___ Supplied data ___

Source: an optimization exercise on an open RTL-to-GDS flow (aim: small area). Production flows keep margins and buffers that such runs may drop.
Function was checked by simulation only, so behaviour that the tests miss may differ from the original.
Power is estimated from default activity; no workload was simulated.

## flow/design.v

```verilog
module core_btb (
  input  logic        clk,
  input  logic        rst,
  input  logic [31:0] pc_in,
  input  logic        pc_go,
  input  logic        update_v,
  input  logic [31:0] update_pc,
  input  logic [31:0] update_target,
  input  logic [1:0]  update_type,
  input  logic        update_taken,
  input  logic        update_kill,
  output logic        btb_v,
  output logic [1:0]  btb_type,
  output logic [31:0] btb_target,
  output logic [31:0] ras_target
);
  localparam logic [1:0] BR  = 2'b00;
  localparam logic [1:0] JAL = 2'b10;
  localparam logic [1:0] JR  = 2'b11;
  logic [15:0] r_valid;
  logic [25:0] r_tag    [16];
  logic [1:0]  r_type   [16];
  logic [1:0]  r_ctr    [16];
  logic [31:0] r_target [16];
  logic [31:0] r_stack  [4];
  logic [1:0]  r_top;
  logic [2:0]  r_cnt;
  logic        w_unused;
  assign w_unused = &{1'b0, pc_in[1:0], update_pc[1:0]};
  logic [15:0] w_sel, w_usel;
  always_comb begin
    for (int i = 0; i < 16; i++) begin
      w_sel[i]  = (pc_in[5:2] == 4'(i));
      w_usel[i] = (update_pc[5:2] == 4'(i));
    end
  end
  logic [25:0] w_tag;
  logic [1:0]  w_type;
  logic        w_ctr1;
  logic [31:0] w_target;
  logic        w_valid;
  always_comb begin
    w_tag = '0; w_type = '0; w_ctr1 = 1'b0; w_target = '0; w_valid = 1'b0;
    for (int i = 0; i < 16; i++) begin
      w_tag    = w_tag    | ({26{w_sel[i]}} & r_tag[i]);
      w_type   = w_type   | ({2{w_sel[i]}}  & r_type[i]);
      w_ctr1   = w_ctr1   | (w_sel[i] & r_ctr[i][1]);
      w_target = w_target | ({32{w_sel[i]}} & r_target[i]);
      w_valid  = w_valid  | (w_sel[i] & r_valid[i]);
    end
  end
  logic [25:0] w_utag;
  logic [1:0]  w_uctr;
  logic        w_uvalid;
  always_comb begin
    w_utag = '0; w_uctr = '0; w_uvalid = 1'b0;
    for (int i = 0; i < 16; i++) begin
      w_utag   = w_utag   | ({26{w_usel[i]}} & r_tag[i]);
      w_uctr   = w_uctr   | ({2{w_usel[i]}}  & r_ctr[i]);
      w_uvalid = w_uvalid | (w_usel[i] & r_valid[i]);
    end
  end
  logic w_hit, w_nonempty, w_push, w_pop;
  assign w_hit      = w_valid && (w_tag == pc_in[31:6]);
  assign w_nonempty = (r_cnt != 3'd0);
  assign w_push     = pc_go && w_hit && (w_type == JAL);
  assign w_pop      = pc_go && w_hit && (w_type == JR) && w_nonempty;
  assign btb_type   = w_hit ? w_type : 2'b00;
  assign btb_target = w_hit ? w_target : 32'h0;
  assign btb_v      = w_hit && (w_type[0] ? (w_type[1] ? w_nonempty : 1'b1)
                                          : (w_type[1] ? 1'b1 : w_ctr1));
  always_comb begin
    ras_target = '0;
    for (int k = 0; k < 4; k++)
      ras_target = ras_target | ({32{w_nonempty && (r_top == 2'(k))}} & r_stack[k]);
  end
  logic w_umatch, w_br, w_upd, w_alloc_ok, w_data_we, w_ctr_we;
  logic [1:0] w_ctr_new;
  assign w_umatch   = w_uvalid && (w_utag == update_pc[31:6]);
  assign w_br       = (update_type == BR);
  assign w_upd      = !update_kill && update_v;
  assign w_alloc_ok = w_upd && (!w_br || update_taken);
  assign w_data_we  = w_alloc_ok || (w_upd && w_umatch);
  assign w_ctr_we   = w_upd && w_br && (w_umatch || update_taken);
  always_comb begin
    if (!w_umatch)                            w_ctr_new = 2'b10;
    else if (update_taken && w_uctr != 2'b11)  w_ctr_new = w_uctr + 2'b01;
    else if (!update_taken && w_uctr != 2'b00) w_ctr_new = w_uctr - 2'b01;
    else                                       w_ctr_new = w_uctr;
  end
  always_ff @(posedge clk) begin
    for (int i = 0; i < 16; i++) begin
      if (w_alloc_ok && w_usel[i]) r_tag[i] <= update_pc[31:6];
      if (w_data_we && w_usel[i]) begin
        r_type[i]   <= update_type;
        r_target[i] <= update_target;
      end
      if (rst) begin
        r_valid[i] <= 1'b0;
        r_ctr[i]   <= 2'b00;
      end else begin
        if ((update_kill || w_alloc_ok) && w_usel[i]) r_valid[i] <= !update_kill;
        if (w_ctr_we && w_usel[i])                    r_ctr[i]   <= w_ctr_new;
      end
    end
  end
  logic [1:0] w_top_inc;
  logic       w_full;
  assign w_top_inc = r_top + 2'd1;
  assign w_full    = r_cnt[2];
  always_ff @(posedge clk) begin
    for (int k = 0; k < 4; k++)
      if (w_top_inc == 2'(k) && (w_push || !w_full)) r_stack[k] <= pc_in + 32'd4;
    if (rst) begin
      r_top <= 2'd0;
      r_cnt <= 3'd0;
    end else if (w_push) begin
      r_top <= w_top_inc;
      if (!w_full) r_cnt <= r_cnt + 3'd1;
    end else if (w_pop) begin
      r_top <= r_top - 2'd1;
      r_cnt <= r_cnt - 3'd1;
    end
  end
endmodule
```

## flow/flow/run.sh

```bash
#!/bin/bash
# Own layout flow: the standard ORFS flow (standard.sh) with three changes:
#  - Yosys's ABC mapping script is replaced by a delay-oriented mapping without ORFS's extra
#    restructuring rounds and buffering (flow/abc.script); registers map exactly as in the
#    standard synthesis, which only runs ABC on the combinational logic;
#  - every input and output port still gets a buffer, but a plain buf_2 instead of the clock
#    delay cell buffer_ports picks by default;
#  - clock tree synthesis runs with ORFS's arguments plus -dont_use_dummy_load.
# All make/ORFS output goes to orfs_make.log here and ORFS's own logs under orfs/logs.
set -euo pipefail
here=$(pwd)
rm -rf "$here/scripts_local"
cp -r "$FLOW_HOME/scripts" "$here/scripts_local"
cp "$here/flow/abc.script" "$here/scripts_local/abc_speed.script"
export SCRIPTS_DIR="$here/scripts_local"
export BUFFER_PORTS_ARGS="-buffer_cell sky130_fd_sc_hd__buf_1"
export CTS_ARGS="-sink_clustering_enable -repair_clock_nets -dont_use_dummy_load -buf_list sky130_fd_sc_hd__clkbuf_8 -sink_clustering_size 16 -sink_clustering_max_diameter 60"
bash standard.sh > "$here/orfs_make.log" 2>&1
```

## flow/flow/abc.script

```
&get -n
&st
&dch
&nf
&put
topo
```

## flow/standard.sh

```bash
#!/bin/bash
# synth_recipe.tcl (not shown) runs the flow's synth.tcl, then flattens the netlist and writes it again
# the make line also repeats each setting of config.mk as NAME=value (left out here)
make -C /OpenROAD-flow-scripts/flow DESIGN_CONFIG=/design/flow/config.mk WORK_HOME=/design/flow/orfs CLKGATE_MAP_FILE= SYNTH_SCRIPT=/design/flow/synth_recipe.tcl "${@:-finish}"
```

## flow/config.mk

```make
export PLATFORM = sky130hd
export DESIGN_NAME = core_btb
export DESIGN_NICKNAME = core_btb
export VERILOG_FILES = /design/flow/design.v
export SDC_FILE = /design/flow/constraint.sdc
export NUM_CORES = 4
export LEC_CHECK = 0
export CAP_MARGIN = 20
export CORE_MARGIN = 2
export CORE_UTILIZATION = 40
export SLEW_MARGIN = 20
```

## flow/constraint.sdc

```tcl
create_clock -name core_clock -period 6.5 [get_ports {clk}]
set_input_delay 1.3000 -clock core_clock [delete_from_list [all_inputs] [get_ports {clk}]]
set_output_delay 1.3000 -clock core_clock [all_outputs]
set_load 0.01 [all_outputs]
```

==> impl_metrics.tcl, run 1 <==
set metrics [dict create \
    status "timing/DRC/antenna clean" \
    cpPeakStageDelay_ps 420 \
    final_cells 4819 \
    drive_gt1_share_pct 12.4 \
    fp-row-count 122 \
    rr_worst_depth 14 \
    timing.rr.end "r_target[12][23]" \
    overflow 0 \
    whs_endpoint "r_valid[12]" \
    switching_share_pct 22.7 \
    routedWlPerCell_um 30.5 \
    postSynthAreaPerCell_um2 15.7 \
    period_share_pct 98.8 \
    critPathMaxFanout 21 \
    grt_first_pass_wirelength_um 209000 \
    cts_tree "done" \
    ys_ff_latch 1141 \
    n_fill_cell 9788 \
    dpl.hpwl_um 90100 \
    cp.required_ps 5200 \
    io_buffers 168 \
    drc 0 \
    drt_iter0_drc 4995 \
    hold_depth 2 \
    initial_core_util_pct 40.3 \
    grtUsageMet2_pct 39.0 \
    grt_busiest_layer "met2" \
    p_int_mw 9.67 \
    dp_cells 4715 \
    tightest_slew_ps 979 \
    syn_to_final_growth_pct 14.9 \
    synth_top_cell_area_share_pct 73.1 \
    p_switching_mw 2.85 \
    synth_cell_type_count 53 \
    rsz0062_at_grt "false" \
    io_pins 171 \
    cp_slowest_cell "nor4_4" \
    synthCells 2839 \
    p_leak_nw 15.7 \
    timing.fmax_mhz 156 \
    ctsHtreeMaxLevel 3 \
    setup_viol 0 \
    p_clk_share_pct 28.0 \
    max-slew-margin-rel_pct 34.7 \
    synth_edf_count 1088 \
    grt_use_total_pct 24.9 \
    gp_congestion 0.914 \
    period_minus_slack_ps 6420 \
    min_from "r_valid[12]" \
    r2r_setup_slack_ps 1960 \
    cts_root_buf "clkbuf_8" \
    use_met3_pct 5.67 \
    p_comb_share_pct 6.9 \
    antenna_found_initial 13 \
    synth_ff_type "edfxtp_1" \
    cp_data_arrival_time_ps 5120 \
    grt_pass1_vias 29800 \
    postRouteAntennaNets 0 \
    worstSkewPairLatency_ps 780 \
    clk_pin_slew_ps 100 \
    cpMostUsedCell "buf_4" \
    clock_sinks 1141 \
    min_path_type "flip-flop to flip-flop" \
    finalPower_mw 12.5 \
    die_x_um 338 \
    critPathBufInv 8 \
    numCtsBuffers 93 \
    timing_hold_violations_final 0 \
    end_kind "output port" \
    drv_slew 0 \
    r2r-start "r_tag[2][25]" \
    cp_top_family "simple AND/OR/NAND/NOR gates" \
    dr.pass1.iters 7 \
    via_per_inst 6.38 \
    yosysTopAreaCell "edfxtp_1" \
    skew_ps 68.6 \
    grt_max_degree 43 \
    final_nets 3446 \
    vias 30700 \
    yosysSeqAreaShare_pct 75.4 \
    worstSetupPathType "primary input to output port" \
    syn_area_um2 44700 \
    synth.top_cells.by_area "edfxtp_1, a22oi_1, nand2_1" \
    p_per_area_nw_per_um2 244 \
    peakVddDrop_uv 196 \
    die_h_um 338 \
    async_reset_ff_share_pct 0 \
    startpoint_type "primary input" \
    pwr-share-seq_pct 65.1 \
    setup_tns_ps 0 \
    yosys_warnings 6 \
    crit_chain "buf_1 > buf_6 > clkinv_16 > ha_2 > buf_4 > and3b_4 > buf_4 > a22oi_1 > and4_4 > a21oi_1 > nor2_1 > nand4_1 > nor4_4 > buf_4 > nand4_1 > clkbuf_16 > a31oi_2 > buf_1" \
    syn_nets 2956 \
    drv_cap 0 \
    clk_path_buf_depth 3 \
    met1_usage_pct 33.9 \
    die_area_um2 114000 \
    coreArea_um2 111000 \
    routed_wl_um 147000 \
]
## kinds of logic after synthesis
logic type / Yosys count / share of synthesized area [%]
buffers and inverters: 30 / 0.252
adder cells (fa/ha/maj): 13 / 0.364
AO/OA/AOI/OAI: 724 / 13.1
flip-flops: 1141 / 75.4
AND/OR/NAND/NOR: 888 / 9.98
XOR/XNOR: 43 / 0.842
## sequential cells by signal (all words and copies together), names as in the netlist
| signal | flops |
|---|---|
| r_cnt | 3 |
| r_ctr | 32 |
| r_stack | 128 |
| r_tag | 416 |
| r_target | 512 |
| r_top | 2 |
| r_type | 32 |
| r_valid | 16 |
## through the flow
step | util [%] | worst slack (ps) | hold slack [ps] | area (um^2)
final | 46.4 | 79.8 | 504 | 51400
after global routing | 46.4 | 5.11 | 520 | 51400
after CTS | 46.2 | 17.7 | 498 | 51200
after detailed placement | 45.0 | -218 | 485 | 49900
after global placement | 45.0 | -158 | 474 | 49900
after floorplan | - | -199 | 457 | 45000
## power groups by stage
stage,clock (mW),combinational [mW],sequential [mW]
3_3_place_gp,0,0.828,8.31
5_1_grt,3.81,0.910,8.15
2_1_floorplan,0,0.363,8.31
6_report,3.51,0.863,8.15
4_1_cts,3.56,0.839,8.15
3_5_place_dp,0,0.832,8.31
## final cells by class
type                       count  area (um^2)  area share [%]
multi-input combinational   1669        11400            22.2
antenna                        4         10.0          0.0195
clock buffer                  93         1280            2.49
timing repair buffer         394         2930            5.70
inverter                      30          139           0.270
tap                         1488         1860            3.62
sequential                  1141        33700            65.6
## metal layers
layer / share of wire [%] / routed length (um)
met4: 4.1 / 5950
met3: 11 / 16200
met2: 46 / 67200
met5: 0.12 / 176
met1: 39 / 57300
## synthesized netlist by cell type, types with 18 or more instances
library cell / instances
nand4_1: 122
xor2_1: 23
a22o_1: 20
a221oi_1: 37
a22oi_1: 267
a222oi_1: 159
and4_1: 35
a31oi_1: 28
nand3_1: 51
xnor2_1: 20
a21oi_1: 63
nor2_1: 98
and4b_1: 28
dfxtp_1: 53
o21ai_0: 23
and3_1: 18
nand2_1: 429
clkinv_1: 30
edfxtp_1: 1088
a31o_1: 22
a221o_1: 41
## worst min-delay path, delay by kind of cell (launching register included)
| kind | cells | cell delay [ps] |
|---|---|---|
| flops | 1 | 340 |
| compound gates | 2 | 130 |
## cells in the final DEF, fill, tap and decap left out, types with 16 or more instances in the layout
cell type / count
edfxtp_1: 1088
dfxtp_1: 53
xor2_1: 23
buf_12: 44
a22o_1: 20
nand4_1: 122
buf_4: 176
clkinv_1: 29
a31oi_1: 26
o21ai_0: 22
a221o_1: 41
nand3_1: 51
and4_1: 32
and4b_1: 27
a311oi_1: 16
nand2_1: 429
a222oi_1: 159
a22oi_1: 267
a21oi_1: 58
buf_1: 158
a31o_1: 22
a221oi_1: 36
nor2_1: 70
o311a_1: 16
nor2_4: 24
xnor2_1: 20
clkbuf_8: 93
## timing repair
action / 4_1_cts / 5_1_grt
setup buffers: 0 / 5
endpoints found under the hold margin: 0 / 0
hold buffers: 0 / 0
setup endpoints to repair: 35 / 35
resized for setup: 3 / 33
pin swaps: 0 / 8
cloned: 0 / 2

___

For the word "flops", go through the records and show each line that carries it.

▸ Written response
flip-flops: 1141 / 75.4
| signal | flops |
| flops | 1 | 340 |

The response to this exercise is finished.